Clem Snide: End Of Love
If any single Clem Snide song defines the band's distinctive mood of mournful positivism, it may be End Of Love's "When We Become." Over rippling piano, a slow-country beat, and a quasi-gospel chorus, singer-songwriter Eef Barzelay preaches a sly bit of secular evangelism about the paradise that awaits us when we get over our self-delusions and "become what we're running from." If "When We Become" isn't the ticket, maybe the quintessential Clem Snide song is End Of Love's "Made For TV Movie," in which Barzelay conflates I Love Lucy with the gossip about Lucille Ball and Desi Arnaz—"I hear he used to beat her like she was a conga drum," he sings—in order to make a larger point about how we're all in the same chocolate factory, watching the candy speed by too fast.
On 2003's winsome Soft Spot, Barzelay offered a set of remarkably beautiful, though uniformly muted, songs about becoming a father. End Of Love is largely a reaction to some recent deaths in the Barzelay family, yet it's more upbeat and uptempo. The album kicks off with the title track, a piece of jumped-up, guitar-driven indie-rock that urges listeners (or maybe Barzelay himself) not to be "apocalyptic," because "your pain's been done to perfection by everyone." The song ends with a funereal coda, complete with resigned brass hangings, setting up the follow-up track: The halting, rambling toss-off "Collapse" stumbles toward its arresting centerpiece—a guitar solo that's little more than one long, distorted note—and then closes with a few lines of sympathy for the broken. End Of Love's majestic opening triptych ends with "Fill Me With Your Light," which works through a loose intro before developing into one of the smoothest, most unshakeable songs in Clem Snide's whole heartfelt catalog.

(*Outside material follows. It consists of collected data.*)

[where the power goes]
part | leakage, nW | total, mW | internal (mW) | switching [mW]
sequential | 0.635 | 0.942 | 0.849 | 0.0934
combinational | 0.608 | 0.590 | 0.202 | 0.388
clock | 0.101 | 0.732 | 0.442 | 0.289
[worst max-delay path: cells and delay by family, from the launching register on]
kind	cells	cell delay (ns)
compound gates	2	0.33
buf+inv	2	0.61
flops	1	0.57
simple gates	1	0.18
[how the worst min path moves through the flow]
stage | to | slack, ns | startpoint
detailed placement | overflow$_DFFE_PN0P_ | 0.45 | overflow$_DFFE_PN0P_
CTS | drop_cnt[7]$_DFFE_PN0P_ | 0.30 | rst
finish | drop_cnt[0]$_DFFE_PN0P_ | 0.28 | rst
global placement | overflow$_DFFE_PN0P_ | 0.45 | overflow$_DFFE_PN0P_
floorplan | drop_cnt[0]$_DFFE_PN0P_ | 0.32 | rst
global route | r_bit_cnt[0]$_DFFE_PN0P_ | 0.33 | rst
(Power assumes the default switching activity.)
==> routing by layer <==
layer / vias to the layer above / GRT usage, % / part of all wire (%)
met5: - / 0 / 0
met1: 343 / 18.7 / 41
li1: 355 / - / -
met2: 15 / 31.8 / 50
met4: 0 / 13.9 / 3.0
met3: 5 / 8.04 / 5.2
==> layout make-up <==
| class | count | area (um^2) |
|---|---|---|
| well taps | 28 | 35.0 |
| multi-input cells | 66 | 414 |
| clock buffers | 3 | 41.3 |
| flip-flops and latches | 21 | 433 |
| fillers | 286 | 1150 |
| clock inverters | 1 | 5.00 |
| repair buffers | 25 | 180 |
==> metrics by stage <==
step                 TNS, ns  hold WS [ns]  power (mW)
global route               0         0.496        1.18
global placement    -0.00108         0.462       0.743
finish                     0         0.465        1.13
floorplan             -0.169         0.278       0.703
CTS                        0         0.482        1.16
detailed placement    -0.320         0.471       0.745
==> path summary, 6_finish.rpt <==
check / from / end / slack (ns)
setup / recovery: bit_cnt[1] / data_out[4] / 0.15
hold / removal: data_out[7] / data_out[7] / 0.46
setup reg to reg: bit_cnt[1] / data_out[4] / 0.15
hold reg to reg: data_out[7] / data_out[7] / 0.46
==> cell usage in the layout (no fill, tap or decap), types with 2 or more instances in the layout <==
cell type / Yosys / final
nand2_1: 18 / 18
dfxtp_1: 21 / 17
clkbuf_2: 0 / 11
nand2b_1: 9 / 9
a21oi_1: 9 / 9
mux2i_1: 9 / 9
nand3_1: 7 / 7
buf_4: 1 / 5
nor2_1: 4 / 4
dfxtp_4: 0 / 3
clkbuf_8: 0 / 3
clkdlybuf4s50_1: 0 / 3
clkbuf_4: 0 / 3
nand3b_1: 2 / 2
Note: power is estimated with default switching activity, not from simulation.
===== config.mk =====
export PLATFORM = sky130hd
export DESIGN_NAME = alu_chunked_seq
export DESIGN_NICKNAME = d
export VERILOG_FILES = /design/src/rtl/alu_chunked_seq.sv
export SDC_FILE = /design/constraint.sdc
export NUM_CORES = 1
export LEC_CHECK = 0
export ABC_AREA = 1
export ABC_CLOCK_PERIOD_IN_PS = 2700
export CORE_ASPECT_RATIO = 1.2
export CORE_MARGIN = 8
export CORE_UTILIZATION = 53
export CTS_BUF_LIST = sky130_fd_sc_hd__clkbuf_8
export CTS_CLUSTER_SIZE = 12
export DETAILED_ROUTE_END_ITERATION = 8
export PLACE_DENSITY = 0.81
export SLEW_MARGIN = 20
export SYNTH_ARGS = -nofsm -noshare
export SYNTH_HDL_FRONTEND = slang
export SYNTH_SLANG_ARGS = --single-unit

===== constraint.sdc =====
create_clock -name clk -period 2.7 [get_ports clk]
set_input_delay 0.27 -clock clk [delete_from_list [all_inputs] [get_ports clk]]
set_output_delay 0.27 -clock clk [all_outputs]
set_load 0.02 [all_outputs]
### src/rtl/cam_i2c_arbiter.sv
// Two-requester round-robin arbiter and write sequencer for the camera I2C master.
// Latches the granted write, pulses send, and reports done/timeout to the owner.
module cam_i2c_arbiter #(
  parameter int TIMEOUT_CYCLES = 4000
) (
  input  logic        clk400,
  input  logic        reset,
  input  logic        req0,
  input  logic        req1,
  input  logic [7:0]  slave0,
  input  logic [7:0]  slave1,
  input  logic [15:0] reg0,
  input  logic [15:0] reg1,
  input  logic [7:0]  data0,
  input  logic [7:0]  data1,
  output logic        ack0,
  output logic        ack1,
  output logic        err0,
  output logic        err1,
  output logic        i2c_send,
  output logic [7:0]  i2c_slave,
  output logic [15:0] i2c_reg,
  output logic [7:0]  i2c_data,
  input  logic        i2c_ready,
  output logic        busy,
  output logic        owner
);

  localparam int CW = $clog2(TIMEOUT_CYCLES + 1);
  localparam logic [CW-1:0] TMAX = CW'(TIMEOUT_CYCLES - 1);

  typedef enum logic [1:0] {
    S_IDLE,
    S_WAIT,
    S_DONE
  } state_e;

  state_e        state_q;
  logic [CW-1:0] cnt_q;
  logic          ready_q;
  logic          last_q;
  logic          owner_q;
  logic          busy_q;
  logic          send_q;
  logic          ack0_q, ack1_q;
  logic          err0_q, err1_q;
  logic [7:0]    slave_q;
  logic [15:0]   reg_q;
  logic [7:0]    data_q;

  logic gnt_v, gnt, cmpl, tmo;

  assign cmpl = i2c_ready & ~ready_q;
  assign tmo  = (cnt_q == TMAX);

  // On a tie, the requester not served last wins.
  always_comb begin
    gnt_v = req0 | req1;
    gnt   = (req0 & req1) ? ~last_q : req1;
  end

  always_ff @(posedge clk400) begin
    if (reset) begin
      state_q <= S_IDLE;
      cnt_q   <= '0;
      ready_q <= 1'b1;
      last_q  <= 1'b1;
      owner_q <= 1'b0;
      busy_q  <= 1'b0;
      send_q  <= 1'b0;
      ack0_q  <= 1'b0;
      ack1_q  <= 1'b0;
      err0_q  <= 1'b0;
      err1_q  <= 1'b0;
      slave_q <= '0;
      reg_q   <= '0;
      data_q  <= '0;
    end else begin
      ready_q <= i2c_ready;
      send_q  <= 1'b0;
      ack0_q  <= 1'b0;
      ack1_q  <= 1'b0;
      err0_q  <= 1'b0;
      err1_q  <= 1'b0;
      unique case (state_q)
        S_IDLE: begin
          if (gnt_v) begin
            slave_q <= gnt ? slave1 : slave0;
            reg_q   <= gnt ? reg1 : reg0;
            data_q  <= gnt ? data1 : data0;
            owner_q <= gnt;
            last_q  <= gnt;
            send_q  <= 1'b1;
            busy_q  <= 1'b1;
            cnt_q   <= '0;
            state_q <= S_WAIT;
          end
        end
        S_WAIT: begin
          // Completion beats a coincident timeout.
          if (cmpl || tmo) begin
            ack0_q  <= ~owner_q;
            ack1_q  <= owner_q;
            err0_q  <= ~cmpl & ~owner_q;
            err1_q  <= ~cmpl & owner_q;
            state_q <= S_DONE;
          end else begin
            cnt_q <= cnt_q + 1'b1;
          end
        end
        S_DONE: begin
          busy_q  <= 1'b0;
          state_q <= S_IDLE;
        end
        default: begin
          busy_q  <= 1'b0;
          state_q <= S_IDLE;
        end
      endcase
    end
  end

  assign ack0      = ack0_q;
  assign ack1      = ack1_q;
  assign err0      = err0_q;
  assign err1      = err1_q;
  assign i2c_send  = send_q;
  assign i2c_slave = slave_q;
  assign i2c_reg   = reg_q;
  assign i2c_data  = data_q;
  assign busy      = busy_q;
  assign owner     = owner_q;

endmodule

### config.mk
export PLATFORM = sky130hd
export DESIGN_NAME = cam_i2c_arbiter
export DESIGN_NICKNAME = d
export VERILOG_FILES = /design/src/rtl/cam_i2c_arbiter.sv
export SDC_FILE = /design/constraint.sdc
export NUM_CORES = 1
export LEC_CHECK = 0
export ABC_AREA = 1
export CAP_MARGIN = 15
export CORE_MARGIN = 1
export CORE_UTILIZATION = 38
export DETAILED_ROUTE_END_ITERATION = 8
export PLACE_DENSITY = 0.76
export SLEW_MARGIN = 10
export SYNTH_ARGS = -nofsm -noshare
export SYNTH_HDL_FRONTEND = slang
export SYNTH_SLANG_ARGS = --single-unit
### constraint.sdc
create_clock -name clk400 -period 1.4 [get_ports clk400]
set_clock_uncertainty 0.15 [all_clocks]
set_input_delay 0.42 -clock clk400 [delete_from_list [all_inputs] [get_ports clk400]]
set_output_delay 0.42 -clock clk400 [all_outputs]
set_load 0.01 [all_outputs]
==> results of run 1 <==
## power by group through the flow
stage | combinational [mW] | clock, mW | sequential, mW
after global placement | 1.07 | 0 | 1.81
after global routing | 1.19 | 1.17 | 1.81
after floorplan | 0.430 | 0 | 1.86
final | 1.09 | 1.08 | 1.80
after detailed placement | 1.08 | 0 | 1.82
after CTS | 1.01 | 1.10 | 1.79
## area by class of cell
type	instances	area share
clock buffer	5	0.01633
clock inverter	3	0.01128
inverter	30	0.02850
multi-input combinational	253	0.3153
sequential	55	0.2720
tap	77	0.02286
timing repair buffer	159	0.3337
## cell usage in the layout (no fill, tap or decap), drive strengths merged, types with 2 or more instances in the layout
| cell type | instances |
|---|---|
| nand4 | 4 |
| a21oi | 8 |
| nand3 | 19 |
| a31oi | 32 |
| clkbuf | 9 |
| nand2 | 117 |
| buf | 88 |
| nor2 | 30 |
| clkinv | 2 |
| inv | 30 |
| o21ai | 36 |
| dlymetal6s2s | 2 |
| clkdlybuf4s50 | 64 |
| nor3b | 2 |
| dfxtp | 55 |
## stage by stage
stage                      TNS [ns]  cells  setup slack, ns
after global routing         -3.627    582          -0.1994
after detailed placement     -24.74    564          -0.4995
final                        -1.465    582          -0.1412
after CTS                    -1.352    575          -0.1403
after floorplan           -0.002159    359        -0.002159
after global placement       -22.98    564          -0.4657
## worst max path at each step
| stage | start | end | slack [ns] | cells after the start |
|---|---|---|---|---|
| 2_1_floorplan | cnt_q[0] | cnt_q[10] | -0.002 | 9 |
| 3_3_place_gp | i2c_ready | cnt_q[1] | -0.47 | 8 |
| 3_5_place_dp | req1 | i2c_slave[5] | -0.50 | 6 |
| 4_1_cts | cnt_q[1] | cnt_q[1] | -0.14 | 9 |
| 5_1_grt | cnt_q[0] | cnt_q[3] | -0.20 | 8 |
| 6_report | cnt_q[1] | cnt_q[3] | -0.14 | 8 |
## critical path: stages (launching register included)
cell and delay [ns]:
dfxtp_2 0.37, ha_4 0.14, nand2_4 0.07, nor2_4 0.14, nand3_4 0.10, nand3_4 0.13
buf_12 0.13, nand3_1 0.09, a21oi_2 0.13
## what timing repair did
item | in CTS | in global routing
endpoints found under the setup margin | 89 | 49
gates resized for setup | 202 | 32
setup buffers | 3 | 4
pin swaps | 11 | 6
cloned | 0 | 3
endpoints found under the hold margin | 0 | 0
## routing by layer
layer / global-route usage / vias to the layer above
met5: 0 / -
met4: 0.05799 / 0
met3: 0.07319 / 9
met2: 0.3502 / 99
met1: 0.2308 / 1315
li1: - / 1473
## kinds of logic after synthesis
group                      count (synthesis)  share of synthesized area
adders and majority gates                  1                   0.004892
AOI/OAI and AO/OA                         77                     0.1717
buffers and inverters                     51                    0.09344
DFF                                       55                     0.4305
and+or+nand+nor                          175                     0.2994
==> flow_summary.json, run 1 <==
{
  "syn_area_per_cell_um2": 7.124,
  "endpoint_kind": "flip-flop",
  "arrival_ns": 1.63,
  "top_layer": "met4",
  "grt_usage": 0.2013,
  "status": "finished, violations left",
  "criticalPathCategory": "reg -> reg",
  "worst_hold_slack_ns": 0.2662,
  "worst_slack_ns": -0.1412,
  "drtIter0Drc": 66,
  "grt_max_degree": 31,
  "r2r_start": "cnt_q[1]",
  "nets": 574,
  "netlist_area_um2": 2557,
  "synth.most_common_cell": "nand2_1",
  "maxSlewViolCount": 0,
  "grt_pass1_vias": 2630,
  "tritoncts": "done",
  "wl_per_cell_um": 12.57,
  "p_comb_frac": 0.274,
  "p_seq_frac": 0.453,
  "final_area_um2": 4214,
  "core_area_um2": 6422,
  "dieArea_um2": 7062,
  "via_per_inst": 4.976,
  "cp.required_ns": 1.49,
  "p_int_mw": 2.837,
  "antenna_found_initial": 0,
  "cts_root_buf": "clkbuf_8",
  "io_buffers": 107,
  "n_antenna_cell": 0,
  "syn_to_final_growth_pct": 64.77,
  "start_util": 0.3982,
  "multi_input_area_um2": 1329,
  "worstHoldStart": "i2c_ready",
  "fin_crit_sh": 1.101,
  "ant_nets": 0,
  "critPathMaxFanout": 7,
  "drcViolationCount": 4,
  "met1Wirelength_um": 2996,
  "synth_enable_flop_cells": 0,
  "relSlewSlack": 0.8624,
  "synthFlopType": "dfxtp_1",
  "min_period_ns": 1.541,
  "ys_ff_latch": 55,
  "worst_slew_pin_slew_ns": 0.2056,
  "ios": 108,
  "ir_drop_v": 0.0005665,
  "syn-num-nets": 429,
  "hold_buffers": 0,
  "cts_htree_levels": 2,
  "firstDrtPassIters": 6,
  "reg2regPathDepth": 8,
  "fin_util": 0.6561,
  "place_area_um2": 4016,
  "rsz0062_at_grt": "true",
  "async_reset_ff_frac": 0,
  "p_sw_frac": 0.2855,
  "yosys_warnings": 0,
  "synth_area_leaders": "dfxtp_1 (43%), nand2_1 (17%), a31oi_1 (7.8%), inv_1 (4.0%), o21ai_1 (3.9%)",
  "num_rows": 29,
  "drive_above_1_share": 0.3505,
  "cts_buffer_depth": 2,
  "seq_area_frac_synth": 0.4305,
  "gp_congestion": 0.7939,
  "totalWireLength_um": 7314,
  "detailed_place_hpwl_um": 5272,
  "r2r_slack_ns": -0.14,
  "worstSkewPairLatency_ns": 0.32,
  "start_kind": "flip-flop",
  "grt_first_pass_wirelength_um": 11540,
  "p_per_area_nw_per_um2": 942.4,
  "min_path_type": "in -> reg",
  "power.total_mw": 3.971,
  "via_count": 2896,
  "wl_met3_um": 621,
  "setup_viol": 20,
  "hold_viol": 0,
  "p_clk_frac": 0.273,
  "p_switching_mw": 1.134,
  "die_y_um": 84.04,
  "yosysTopAreaCell": "dfxtp_1",
  "worstReg2RegEnd": "cnt_q[3]",
  "largest_reg_flops": 16,
  "fill_cells": 551,
  "cap_violations": 0,
  "synth_common_cells": "nand2_1 (114), dfxtp_1 (55), a31oi_1 (32)",
  "violations": "design-rule violations, negative setup slack",
  "p_leak_nw": 1.917,
  "fmax_mhz": 648.8,
  "synth_cell_types": 27,
  "grt-ovfl-total": 0,
  "die_w_um": 84.04,
  "clock_sinks": 55,
  "hold_depth": 4,
  "synthCells": 359,
  "clk_pin_slew_ns": 0.11,
  "met2WireLength_um": 3589,
  "cts_buffers": 5,
  "synth_top_area_frac": 0.4305,
  "hold_end": "ready_q",
  "seqCellArea_um2": 1146
}
Note: power is estimated with default switching activity, not from simulation.
==> inputs of run 2 (changes only) <==
--- a/config.mk
+++ b/config.mk
@@ -5,7 +5,6 @@
 export SDC_FILE = /design/constraint.sdc
 export NUM_CORES = 1
 export LEC_CHECK = 0
-export ABC_AREA = 1
 export CAP_MARGIN = 15
 export CORE_MARGIN = 1
 export CORE_UTILIZATION = 38
==> flow_summary.json, run 2 <==
{
  "status": "finished, violations left",
  "violations": "negative setup slack",
  "synth_common_cells": "dfxtp_1 (55), nor2_1 (43), a211oi_1 (34)",
  "endpoint_kind": "flip-flop",
  "gp_congestion": 0.9128,
  "dieArea_um2": 6907,
  "ant_nets": 0,
  "worst_slew_pin_slew_ns": 0.3237,
  "start_kind": "flip-flop",
  "grt-ovfl-total": 0,
  "hold_viol": 0,
  "yosysTopAreaCell": "dfxtp_1",
  "cp.required_ns": 1.45,
  "totalWireLength_um": 10380,
  "ios": 108,
  "cts_htree_levels": 2,
  "worstSkewPairLatency_ns": 0.31,
  "rsz0062_at_grt": "true",
  "layoutNonFillerInstCount": 510,
  "grt_first_pass_wirelength_um": 14610,
  "drive_above_1_share": 0.5912,
  "synth_enable_flop_cells": 0,
  "min_period_ns": 1.622,
  "async_reset_ff_frac": 0,
  "netlist_area_um2": 2500,
  "grt_usage": 0.2644,
  "min_path_type": "reg -> reg",
  "drcViolationCount": 0,
  "antenna_found_initial": 0,
  "core_area_um2": 6350,
  "fmax_mhz": 616.7,
  "synth_cell_types": 45,
  "setup_viol": 51,
  "synth.most_common_cell": "dfxtp_1",
  "via_per_inst": 5.616,
  "synthFlopType": "dfxtp_1",
  "via_count": 2864,
  "syn_to_final_growth_pct": 92.59,
  "synthCells": 261,
  "ys_ff_latch": 55,
  "worst_hold_slack_ns": 0.3568,
  "fin_util": 0.7582,
  "hold_buffers": 0,
  "wl_per_cell_um": 20.35,
  "clock_sinks": 55,
  "detailed_place_hpwl_um": 5406,
  "fill_cells": 373,
  "nets": 503,
  "maxSlewViolCount": 0,
  "yosys_warnings": 0,
  "n_antenna_cell": 0,
  "synth_area_leaders": "dfxtp_1 (44%), mux2i_1 (13%), a211oi_1 (10%), nor2_1 (6.5%), buf_4 (1.8%)",
  "die_y_um": 83.11,
  "syn_area_per_cell_um2": 9.578,
  "cap_violations": 0,
  "num_rows": 29,
  "final_common_cell": "clkdlybuf4s50_1",
  "cts_buffer_depth": 2,
  "seq_area_frac_synth": 0.4404,
  "synth_top_area_frac": 0.4404,
  "cts_buffers": 5,
  "grt_pass1_vias": 2873,
  "io_buffers": 107,
  "clk_pin_slew_ns": 0.10,
  "drtIter0Drc": 186,
  "worst_slack_ns": -0.2216,
  "p_leak_nw": 1.916,
  "syn-num-nets": 331,
  "fin_crit_sh": 1.158,
  "critPathMaxFanout": 5,
  "ir_drop_v": 0.0006191,
  "place_inst": 466,
  "die_w_um": 83.11,
  "firstDrtPassIters": 4,
  "p_per_area_nw_per_um2": 904.1,
  "relSlewSlack": 0.7842,
  "cts_root_buf": "clkbuf_8",
  "tritoncts": "done",
  "arrival_ns": 1.67,
  "start_util": 0.3937,
  "grt_max_degree": 22,
  "largest_reg_flops": 16,
  "criticalPathCategory": "reg -> reg",
  "most-common-layout-cells": "clkdlybuf4s50_1 (64), buf_4 (52), dfxtp_2 (40), buf_2 (38), mux2i_1 (28)"
}
run 2: cell count changes in the layout (fill, tap and decap cells not counted), moves of 13 or more:
cell / change
mux2i_1: +28
a31oi_1: -28
a211oi_2: +27
nand3_1: -13
nand2_1: -106
inv_1: -19
o21ai_1: -23
run 2: worst max-delay path, stage by stage (launching register included):
cell      delay [ns]
dfxtp_4         0.37
or2_4           0.27
nor2_4          0.16
buf_6           0.14
buf_12          0.11
buf_16          0.12
buf_12          0.11
a211oi_1        0.07
run 2: layer usage:
metal / global-route usage / up-vias / share of wire
li1: - / 1317 / -
met1: 0.3356 / 1388 / 0.41
met2: 0.4486 / 136 / 0.51
met3: 0.05169 / 23 / 0.056
met4: 0.08777 / 0 / 0.023
met5: 0 / - / 0
run 2: path summary, 6_finish.rpt:
kind | from | slack [ns] | cells past startpoint | endpoint
worst max-delay path | state_q[0] | -0.22 | 7 | i2c_reg[3]
worst min-delay path | i2c_data[5] | 0.36 | 2 | i2c_data[5]
worst max register to register | state_q[0] | -0.22 | 7 | i2c_reg[3]
worst min register to register | i2c_data[5] | 0.36 | 2 | i2c_data[5]
run 2: layout make-up:
class | count | area, um2 | share of cell area
Multi-Input combinational cell | 185 | 1728 | 0.3589
Timing Repair Buffer | 183 | 1707 | 0.3545
Inverter | 3 | 11.26 | 0.002339
Tap cell | 77 | 96.34 | 0.02001
Clock buffer | 5 | 68.82 | 0.01429
Sequential cell | 55 | 1166 | 0.2422
Clock inverter | 2 | 37.54 | 0.007796
run 2: through the flow:
stage | worst slack, ns | area (um2) | power (mW) | TNS [ns]
4_1_cts | -0.1951 | 4453 | 4.095 | -6.468
5_1_grt | -0.2739 | 4815 | 4.518 | -9.874
6_report | -0.2216 | 4815 | 4.353 | -7.111
3_5_place_dp | -0.7159 | 3926 | 2.837 | -33.11
2_1_floorplan | -0.1606 | 2559 | 2.250 | -1.405
3_3_place_gp | -0.6511 | 3926 | 2.816 | -31.02
run 2: logic make-up after synthesis:
| family | Yosys count | share of synthesized area |
|---|---|---|
| simple gates | 83 | 0.1707 |
| fa+ha+maj | 1 | 0.005004 |
| compound gates | 69 | 0.2097 |
| buf+inv | 21 | 0.04604 |
| flops | 55 | 0.4404 |
| mux | 32 | 0.1281 |
run 2: report_power, final:
group | internal (mW) | switching, mW
combinational | 0.808 | 0.693
clock | 0.524 | 0.532
sequential | 1.70 | 0.0910
run 2: what timing repair did:
| item | CTS | global route |
|---|---|---|
| gates cloned | 7 | 1 |
| endpoints found under the setup margin | 91 | 59 |
| setup buffers | 21 | 10 |
| resized for setup | 238 | 88 |
| pin swaps | 22 | 27 |
==> inputs of run 3 (changes only) <==
--- a/config.mk
+++ b/config.mk
@@ -6,10 +6,10 @@
 export NUM_CORES = 1
 export LEC_CHECK = 0
 export CAP_MARGIN = 15
-export CORE_MARGIN = 1
 export CORE_UTILIZATION = 38
 export DETAILED_ROUTE_END_ITERATION = 8
 export PLACE_DENSITY = 0.76
+export RECOVER_POWER = 100
 export SLEW_MARGIN = 10
 export SYNTH_ARGS = -nofsm -noshare
 export SYNTH_HDL_FRONTEND = slang
==> flow_summary.json, run 3 (synthesis gave the netlist of run 2 again) <==
{
  "relSlewSlack": 0.7833,
  "drcViolationCount": 0,
  "final_common_cell": "clkdlybuf4s50_1",
  "io_buffers": 107,
  "worstSkewPairLatency_ns": 0.31,
  "hold_viol": 0,
  "die_w_um": 83.11,
  "place_area_um2": 3926,
  "critPathMaxFanout": 5,
  "crit_family": "buffers and inverters",
  "gp_congestion": 0.9128,
  "totalWireLength_um": 10380,
  "drive_above_1_share": 0.5866,
  "grt_usage": 0.2644,
  "status": "finished, violations left",
  "clock_sinks": 55,
  "setup_viol": 51,
  "n_antenna_cell": 0,
  "nets": 503,
  "fmax_mhz": 614.3,
  "arrival_ns": 1.67,
  "p_leak_nw": 1.906,
  "r2r_start": "state_q[0]",
  "cts_buffer_depth": 2,
  "power.total_mw": 4.356,
  "die_y_um": 83.11,
  "fin_crit_sh": 1.163,
  "core_area_um2": 6350,
  "clk_pin_slew_ns": 0.10,
  "cts_htree_levels": 2,
  "start_kind": "flip-flop",
  "worst_slew_pin_slew_ns": 0.3251,
  "grt_first_pass_wirelength_um": 14610,
  "antenna_found_initial": 0,
  "grt_pass1_vias": 2873,
  "multi_input_area_um2": 1728,
  "cap_violations": 0,
  "worst_slack_ns": -0.2279,
  "min_path_type": "in -> reg",
  "p_per_area_nw_per_um2": 905.6,
  "cp_common_cell": "buf_12",
  "via_per_inst": 5.655,
  "violations": "negative setup slack",
  "hold_buffers": 0,
  "syn_to_final_growth_pct": 92.39,
  "crit_chain": "or2_4 -> nor2_4 -> buf_6 -> buf_12 -> buf_16 -> buf_12 -> a211oi_1",
  "largest_reg_flops": 16,
  "seqCellArea_um2": 1166,
  "maxSlewViolCount": 0,
  "worstSetupEndpoint": "i2c_reg[3]",
  "grt-ovfl-total": 0,
  "cp.required_ns": 1.44,
  "min_period_ns": 1.628,
  "ir_drop_v": 0.0006195,
  "cts_root_buf": "clkbuf_8",
  "most-common-layout-cells": "clkdlybuf4s50_1 (64), buf_4 (51), dfxtp_2 (40), buf_2 (36), mux2i_1 (28)",
  "ant_nets": 0,
  "worstReg2RegEnd": "i2c_reg[3]",
  "num_rows": 29,
  "start_util": 0.3937,
  "r2r_slack_ns": -0.23,
  "via_count": 2884,
  "firstDrtPassIters": 4,
  "endpoint_kind": "flip-flop",
  "drtIter0Drc": 172,
  "tritoncts": "done",
  "cpPeakStageDelay_ns": 0.37,
  "wl_per_cell_um": 20.35,
  "reg2regPathDepth": 7,
  "detailed_place_hpwl_um": 5406,
  "final_area_um2": 4810,
  "rsz0062_at_grt": "true",
  "criticalPathCategory": "reg -> reg",
  "fill_cells": 376,
  "crit_start": "state_q[0]",
  "critPathBufInv": 4,
  "ios": 108,
  "dieArea_um2": 6907,
  "grt_max_degree": 22,
  "dp_slack_ns": -0.7159,
  "cts_buffers": 5,
  "cp.depth": 7,
  "critPathSlowestCell": "dfxtp_4"
}
run 3: changes by cell type in the layout (fill, tap and decap cells not counted), sizes merged:
cell	before	now
clkbuf	7	10
buf	116	113
run 3: per-stage QoR:
step                utilization  hold WS (ns)  instances  TNS (ns)
floorplan                     -        0.3009        261    -1.405
global placement         0.6183        0.3299        466    -31.02
detailed placement       0.6183        0.3338        466    -33.11
CTS                      0.7013        0.3433        501    -6.468
global route             0.7574        0.3649        510    -9.895
finish                   0.7574        0.3551        510    -7.093
run 3: final cells by class:
type,instances,area share
Multi-Input combinational cell,185,0.3593
Tap cell,77,0.02003
Sequential cell,55,0.2425
Clock buffer,5,0.01431
Timing Repair Buffer,183,0.3538
Inverter,3,0.002341
Clock inverter,2,0.007804
run 3: where the power goes:
part | total (mW) | leakage [nW] | switching (mW) | internal [mW]
Sequential | 1.80 | 0.468 | 0.0907 | 1.70
Clock | 1.06 | 0.0502 | 0.536 | 0.524
Combinational | 1.50 | 1.39 | 0.692 | 0.807
Total | 4.36 | 1.91 | 1.32 | 3.04
run 3: worst min-delay path by stage:
stage                      start            to  depth (start not counted)
detailed placement  i2c_slave[3]  i2c_slave[3]                          2
global route         i2c_data[5]   i2c_data[5]                          2
finish                 i2c_ready       ready_q                          2
CTS                 i2c_slave[5]  i2c_slave[5]                          2
global placement    i2c_slave[2]  i2c_slave[2]                          2
floorplan             state_q[1]          busy                          1
run 3: repair_timing:
action	in CTS	in global routing
cloned	7	1
pin swaps	22	27
gates resized for setup	238	88
buffers inserted	21	10
endpoints found under the setup margin	91	59
run 3: layer usage:
metal / part of all wire / vias to the layer above / track usage
li1: - / 1321 / -
met1: 0.41 / 1396 / 0.3356
met2: 0.51 / 144 / 0.4486
met3: 0.057 / 23 / 0.05169
met4: 0.024 / 0 / 0.08777
met5: 0 / - / 0
run 3: worst register-to-register path: stages (launching register included):
cell      delay, ns
dfxtp_4        0.37
or2_4          0.27
nor2_4         0.17
buf_6          0.14
buf_12         0.11
buf_16         0.12
buf_12         0.11
a211oi_1       0.07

Early in Barzelay's songwriting career, "heartfelt" would be about the last word anyone would associate with him, since his clever, pop-culture-bound lyrics and boho-country affectations sounded suspiciously insincere. But even at the beginning, Barzelay used smart lines to expose himself. And now, cutely titled End Of Love tracks like "The Sound Of German Hip-Hop," "Tiny European Cars," and "Jews For Jesus Blues" tell sketchy stories that describe moments of surprising awareness. "Jews For Jesus Blues" actually contains one of End Of Love's key lines: "Now that I'm found, I miss being lost." It's not the most key, though. That belongs to this "Fill Me With Your Light" statement of self: "I'm not convinced of anything I say."